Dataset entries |
-- Opening Marker --

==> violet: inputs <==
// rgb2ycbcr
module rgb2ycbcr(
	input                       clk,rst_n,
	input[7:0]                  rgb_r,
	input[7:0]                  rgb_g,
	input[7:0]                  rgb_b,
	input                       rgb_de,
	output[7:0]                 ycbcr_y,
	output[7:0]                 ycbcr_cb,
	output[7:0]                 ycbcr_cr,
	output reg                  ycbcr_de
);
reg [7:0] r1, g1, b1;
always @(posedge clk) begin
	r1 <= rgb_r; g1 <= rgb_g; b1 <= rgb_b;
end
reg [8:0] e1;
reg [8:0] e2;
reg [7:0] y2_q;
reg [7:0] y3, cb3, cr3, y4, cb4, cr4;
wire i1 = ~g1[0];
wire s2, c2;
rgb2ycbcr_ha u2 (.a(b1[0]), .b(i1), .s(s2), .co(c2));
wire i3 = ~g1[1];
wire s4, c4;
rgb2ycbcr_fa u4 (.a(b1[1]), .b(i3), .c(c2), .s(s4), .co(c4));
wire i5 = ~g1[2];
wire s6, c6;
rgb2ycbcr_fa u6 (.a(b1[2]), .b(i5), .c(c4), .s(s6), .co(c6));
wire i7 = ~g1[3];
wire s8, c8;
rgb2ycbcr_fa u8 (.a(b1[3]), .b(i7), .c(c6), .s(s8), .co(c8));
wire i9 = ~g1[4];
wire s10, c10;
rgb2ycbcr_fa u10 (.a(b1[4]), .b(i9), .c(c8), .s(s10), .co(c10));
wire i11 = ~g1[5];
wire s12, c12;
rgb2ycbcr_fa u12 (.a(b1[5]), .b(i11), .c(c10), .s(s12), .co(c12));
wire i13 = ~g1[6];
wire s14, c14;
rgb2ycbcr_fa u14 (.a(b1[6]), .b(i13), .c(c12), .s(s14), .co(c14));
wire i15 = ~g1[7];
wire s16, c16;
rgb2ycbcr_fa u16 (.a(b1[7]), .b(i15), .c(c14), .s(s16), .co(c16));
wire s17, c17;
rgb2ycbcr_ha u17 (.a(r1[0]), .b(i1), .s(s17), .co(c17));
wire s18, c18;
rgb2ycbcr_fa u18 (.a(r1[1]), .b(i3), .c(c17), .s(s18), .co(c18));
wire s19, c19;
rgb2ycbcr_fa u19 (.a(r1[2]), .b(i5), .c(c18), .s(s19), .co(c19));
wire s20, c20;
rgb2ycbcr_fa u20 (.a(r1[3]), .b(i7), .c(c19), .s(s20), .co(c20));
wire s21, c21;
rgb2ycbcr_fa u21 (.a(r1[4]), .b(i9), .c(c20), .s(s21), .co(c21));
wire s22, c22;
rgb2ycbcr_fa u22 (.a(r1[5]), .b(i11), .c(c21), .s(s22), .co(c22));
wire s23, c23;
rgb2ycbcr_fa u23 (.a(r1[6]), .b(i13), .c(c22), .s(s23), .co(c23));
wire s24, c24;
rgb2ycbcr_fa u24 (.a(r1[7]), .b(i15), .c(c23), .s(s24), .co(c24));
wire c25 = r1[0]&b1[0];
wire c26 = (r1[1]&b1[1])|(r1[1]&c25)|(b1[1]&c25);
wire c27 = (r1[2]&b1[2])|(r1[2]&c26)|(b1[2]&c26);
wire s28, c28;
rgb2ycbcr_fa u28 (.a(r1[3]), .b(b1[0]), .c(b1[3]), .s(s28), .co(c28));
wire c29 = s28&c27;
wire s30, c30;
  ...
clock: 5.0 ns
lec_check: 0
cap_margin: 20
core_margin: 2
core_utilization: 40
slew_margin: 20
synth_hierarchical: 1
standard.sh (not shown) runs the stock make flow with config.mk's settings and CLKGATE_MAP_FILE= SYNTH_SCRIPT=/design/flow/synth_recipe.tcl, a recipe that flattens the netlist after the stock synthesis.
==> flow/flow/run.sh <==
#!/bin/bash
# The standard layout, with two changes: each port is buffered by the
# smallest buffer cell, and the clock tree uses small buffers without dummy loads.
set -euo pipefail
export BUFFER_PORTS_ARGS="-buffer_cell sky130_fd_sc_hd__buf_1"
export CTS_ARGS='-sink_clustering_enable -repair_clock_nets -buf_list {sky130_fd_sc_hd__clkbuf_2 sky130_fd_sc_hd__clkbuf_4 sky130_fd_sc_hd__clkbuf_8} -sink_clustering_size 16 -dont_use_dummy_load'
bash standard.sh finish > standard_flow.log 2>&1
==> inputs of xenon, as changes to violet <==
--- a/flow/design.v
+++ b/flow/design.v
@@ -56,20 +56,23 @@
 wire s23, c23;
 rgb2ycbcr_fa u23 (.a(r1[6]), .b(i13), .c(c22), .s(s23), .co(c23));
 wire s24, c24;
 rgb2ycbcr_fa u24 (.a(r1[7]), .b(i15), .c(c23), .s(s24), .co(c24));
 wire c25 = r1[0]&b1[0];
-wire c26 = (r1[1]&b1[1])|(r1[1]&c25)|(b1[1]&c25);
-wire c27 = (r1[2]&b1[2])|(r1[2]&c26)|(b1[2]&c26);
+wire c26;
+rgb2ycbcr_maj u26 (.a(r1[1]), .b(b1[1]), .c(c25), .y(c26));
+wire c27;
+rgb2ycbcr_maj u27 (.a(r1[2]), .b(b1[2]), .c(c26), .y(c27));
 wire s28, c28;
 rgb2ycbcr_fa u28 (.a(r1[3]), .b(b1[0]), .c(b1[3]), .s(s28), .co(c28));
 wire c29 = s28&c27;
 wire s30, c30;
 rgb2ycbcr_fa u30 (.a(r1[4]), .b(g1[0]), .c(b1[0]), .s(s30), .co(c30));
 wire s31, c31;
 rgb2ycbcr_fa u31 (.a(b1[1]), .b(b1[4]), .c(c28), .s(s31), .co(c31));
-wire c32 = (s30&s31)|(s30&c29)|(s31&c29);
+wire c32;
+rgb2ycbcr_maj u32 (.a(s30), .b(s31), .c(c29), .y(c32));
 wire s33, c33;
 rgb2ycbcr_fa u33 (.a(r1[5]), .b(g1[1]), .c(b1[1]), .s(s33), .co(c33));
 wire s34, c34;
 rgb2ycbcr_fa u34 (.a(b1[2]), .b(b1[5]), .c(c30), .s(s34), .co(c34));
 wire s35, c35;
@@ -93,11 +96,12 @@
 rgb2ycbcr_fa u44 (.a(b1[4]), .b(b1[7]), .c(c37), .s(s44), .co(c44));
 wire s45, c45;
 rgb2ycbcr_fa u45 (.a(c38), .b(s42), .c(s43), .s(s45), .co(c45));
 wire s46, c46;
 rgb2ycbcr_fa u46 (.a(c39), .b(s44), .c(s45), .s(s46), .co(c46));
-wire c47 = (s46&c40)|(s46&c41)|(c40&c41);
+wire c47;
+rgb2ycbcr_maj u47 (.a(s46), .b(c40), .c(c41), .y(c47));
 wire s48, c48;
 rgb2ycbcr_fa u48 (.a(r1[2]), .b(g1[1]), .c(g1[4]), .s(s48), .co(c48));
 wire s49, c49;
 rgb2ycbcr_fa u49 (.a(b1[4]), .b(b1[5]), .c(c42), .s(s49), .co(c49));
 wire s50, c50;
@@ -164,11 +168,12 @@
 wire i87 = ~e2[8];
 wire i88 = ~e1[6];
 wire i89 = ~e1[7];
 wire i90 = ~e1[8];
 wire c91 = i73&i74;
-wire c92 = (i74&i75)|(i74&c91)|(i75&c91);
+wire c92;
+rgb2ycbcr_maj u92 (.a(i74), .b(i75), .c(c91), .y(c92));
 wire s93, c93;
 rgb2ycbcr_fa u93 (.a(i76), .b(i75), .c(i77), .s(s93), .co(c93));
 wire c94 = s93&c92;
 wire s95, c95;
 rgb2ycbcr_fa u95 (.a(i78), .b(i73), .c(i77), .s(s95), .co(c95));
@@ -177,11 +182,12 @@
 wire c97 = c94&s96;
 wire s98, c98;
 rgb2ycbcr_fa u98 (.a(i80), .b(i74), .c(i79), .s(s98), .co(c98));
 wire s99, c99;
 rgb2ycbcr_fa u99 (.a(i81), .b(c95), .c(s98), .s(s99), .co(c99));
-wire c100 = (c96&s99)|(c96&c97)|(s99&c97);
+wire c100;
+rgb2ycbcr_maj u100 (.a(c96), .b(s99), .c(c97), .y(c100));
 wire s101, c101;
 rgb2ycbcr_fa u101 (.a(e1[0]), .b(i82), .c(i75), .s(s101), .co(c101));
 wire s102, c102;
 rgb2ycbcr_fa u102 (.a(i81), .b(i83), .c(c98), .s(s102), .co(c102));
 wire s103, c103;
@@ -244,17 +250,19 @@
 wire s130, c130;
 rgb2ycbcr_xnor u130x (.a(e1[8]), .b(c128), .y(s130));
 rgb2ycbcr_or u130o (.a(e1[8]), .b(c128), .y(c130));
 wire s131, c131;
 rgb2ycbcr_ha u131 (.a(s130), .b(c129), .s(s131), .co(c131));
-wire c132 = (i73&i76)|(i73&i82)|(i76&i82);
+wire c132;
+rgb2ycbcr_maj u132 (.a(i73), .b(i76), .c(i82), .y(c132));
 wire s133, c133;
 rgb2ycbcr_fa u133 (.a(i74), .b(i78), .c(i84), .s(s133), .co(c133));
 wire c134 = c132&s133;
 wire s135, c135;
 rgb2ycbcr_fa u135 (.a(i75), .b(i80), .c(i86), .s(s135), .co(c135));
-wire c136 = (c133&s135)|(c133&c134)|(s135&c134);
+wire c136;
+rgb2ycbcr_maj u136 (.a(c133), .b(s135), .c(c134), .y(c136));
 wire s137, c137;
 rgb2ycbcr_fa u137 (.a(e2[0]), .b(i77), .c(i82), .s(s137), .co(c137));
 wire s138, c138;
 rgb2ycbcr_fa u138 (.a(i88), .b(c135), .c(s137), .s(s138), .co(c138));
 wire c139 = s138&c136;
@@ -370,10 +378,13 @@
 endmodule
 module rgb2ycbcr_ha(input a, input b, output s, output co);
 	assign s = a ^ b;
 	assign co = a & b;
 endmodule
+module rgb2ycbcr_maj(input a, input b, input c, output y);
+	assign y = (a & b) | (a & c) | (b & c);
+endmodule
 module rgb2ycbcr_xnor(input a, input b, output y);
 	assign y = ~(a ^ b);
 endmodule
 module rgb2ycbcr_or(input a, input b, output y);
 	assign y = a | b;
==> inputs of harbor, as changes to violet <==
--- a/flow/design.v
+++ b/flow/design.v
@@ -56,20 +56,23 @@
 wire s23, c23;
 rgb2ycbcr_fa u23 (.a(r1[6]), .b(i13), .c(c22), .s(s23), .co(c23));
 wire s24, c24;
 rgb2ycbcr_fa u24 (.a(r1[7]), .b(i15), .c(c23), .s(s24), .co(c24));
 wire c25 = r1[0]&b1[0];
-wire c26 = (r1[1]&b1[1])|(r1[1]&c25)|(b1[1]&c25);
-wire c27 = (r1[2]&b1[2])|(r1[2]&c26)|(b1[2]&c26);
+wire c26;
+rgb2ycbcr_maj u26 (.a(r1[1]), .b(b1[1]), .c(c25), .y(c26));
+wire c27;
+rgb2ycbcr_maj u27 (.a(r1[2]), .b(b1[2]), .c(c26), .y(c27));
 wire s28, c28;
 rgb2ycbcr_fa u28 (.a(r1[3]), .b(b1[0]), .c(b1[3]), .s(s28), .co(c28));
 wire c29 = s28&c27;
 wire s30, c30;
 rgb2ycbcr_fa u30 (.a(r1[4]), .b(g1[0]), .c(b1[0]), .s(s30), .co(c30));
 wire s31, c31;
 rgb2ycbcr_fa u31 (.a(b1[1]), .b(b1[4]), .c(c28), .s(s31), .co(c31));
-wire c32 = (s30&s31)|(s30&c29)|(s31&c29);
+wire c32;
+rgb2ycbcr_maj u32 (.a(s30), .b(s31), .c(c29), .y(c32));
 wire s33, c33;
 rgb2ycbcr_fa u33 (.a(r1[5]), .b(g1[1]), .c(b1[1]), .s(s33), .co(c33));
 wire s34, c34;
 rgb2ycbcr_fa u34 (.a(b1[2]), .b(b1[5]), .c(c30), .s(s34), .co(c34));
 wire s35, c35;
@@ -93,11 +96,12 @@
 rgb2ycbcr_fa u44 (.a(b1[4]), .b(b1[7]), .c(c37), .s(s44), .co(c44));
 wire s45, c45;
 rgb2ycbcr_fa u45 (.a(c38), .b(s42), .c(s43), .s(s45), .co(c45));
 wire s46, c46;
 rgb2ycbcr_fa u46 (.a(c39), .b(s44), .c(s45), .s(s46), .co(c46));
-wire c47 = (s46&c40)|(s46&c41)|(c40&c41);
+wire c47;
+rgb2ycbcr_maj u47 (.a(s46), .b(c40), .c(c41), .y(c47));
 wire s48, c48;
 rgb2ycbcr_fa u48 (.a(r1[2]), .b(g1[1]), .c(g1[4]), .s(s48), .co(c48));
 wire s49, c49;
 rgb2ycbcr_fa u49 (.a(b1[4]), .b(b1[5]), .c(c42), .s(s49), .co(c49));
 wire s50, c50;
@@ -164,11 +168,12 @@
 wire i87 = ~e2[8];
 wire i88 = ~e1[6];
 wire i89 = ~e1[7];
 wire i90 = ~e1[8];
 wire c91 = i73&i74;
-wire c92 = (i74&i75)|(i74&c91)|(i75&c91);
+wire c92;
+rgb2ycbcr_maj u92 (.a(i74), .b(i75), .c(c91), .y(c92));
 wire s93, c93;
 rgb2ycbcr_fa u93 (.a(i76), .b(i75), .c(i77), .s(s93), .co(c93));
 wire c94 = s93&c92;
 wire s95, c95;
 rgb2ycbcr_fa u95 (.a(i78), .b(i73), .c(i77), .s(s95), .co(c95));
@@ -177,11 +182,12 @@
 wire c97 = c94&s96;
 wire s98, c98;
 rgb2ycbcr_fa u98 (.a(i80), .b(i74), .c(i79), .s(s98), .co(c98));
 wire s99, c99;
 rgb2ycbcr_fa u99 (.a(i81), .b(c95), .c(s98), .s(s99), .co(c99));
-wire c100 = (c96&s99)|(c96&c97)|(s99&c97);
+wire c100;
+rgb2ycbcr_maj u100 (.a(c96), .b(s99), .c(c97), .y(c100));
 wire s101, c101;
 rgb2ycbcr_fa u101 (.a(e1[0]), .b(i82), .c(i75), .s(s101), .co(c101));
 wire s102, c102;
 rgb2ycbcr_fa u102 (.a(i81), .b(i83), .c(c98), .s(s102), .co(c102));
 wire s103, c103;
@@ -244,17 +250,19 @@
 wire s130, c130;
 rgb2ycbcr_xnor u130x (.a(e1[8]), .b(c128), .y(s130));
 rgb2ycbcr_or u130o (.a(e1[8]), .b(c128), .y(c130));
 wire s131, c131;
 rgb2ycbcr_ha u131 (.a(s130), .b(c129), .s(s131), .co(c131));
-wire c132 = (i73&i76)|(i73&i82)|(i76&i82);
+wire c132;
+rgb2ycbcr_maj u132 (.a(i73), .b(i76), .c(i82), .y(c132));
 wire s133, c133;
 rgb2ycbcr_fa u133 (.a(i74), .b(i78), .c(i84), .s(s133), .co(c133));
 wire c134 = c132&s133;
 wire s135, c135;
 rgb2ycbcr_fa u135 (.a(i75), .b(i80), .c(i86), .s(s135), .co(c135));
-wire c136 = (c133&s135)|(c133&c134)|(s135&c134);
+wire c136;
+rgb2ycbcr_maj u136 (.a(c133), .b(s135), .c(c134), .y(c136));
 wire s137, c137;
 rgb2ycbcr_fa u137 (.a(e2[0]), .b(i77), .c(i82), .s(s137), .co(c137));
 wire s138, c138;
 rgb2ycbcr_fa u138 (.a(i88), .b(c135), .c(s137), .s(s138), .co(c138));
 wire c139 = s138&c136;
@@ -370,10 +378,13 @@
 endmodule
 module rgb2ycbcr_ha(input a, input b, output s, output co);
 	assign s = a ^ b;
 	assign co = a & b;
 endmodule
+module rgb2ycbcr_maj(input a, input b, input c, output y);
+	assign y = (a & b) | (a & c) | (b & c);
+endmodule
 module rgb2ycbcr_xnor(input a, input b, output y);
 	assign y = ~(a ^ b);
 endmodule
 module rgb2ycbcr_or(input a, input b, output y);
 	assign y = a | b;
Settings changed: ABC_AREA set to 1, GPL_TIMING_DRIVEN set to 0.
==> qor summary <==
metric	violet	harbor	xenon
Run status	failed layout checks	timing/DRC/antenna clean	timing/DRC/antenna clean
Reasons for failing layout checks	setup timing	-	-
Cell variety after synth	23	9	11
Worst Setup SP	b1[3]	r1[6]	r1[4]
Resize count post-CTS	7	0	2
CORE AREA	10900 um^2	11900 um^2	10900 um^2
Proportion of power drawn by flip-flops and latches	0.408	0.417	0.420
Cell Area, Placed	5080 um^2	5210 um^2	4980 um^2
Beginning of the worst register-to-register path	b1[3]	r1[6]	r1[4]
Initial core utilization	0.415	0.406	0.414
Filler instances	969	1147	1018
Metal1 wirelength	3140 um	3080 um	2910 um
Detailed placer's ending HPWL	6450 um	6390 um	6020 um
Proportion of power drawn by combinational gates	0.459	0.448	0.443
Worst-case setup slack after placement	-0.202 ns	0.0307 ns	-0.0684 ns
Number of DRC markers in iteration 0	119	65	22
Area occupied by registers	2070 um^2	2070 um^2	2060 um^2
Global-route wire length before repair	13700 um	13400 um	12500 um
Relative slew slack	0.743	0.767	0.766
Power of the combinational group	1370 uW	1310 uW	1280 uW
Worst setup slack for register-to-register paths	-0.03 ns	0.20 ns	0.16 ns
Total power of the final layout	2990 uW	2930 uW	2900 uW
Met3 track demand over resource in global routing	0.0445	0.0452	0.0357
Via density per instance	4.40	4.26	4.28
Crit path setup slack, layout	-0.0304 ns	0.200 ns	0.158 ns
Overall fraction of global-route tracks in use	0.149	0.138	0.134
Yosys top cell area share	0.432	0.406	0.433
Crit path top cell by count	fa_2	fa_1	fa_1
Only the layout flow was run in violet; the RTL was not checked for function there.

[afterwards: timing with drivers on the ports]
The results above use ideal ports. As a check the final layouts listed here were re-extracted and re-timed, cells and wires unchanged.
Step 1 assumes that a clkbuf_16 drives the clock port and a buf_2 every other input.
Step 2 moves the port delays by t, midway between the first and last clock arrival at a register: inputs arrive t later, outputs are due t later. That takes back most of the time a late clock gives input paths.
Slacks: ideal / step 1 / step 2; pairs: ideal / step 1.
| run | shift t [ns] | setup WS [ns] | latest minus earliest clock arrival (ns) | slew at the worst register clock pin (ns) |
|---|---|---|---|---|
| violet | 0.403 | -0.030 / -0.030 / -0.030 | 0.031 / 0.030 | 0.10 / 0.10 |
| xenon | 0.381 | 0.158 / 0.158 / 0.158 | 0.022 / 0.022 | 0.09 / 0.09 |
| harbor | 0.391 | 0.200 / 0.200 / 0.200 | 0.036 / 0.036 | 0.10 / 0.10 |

-- Closing Marker --

Which lines above contain the word "drawn"? Copy each of them.

Exercise response |
Proportion of power drawn by flip-flops and latches	0.408	0.417	0.420
Proportion of power drawn by combinational gates	0.459	0.448	0.443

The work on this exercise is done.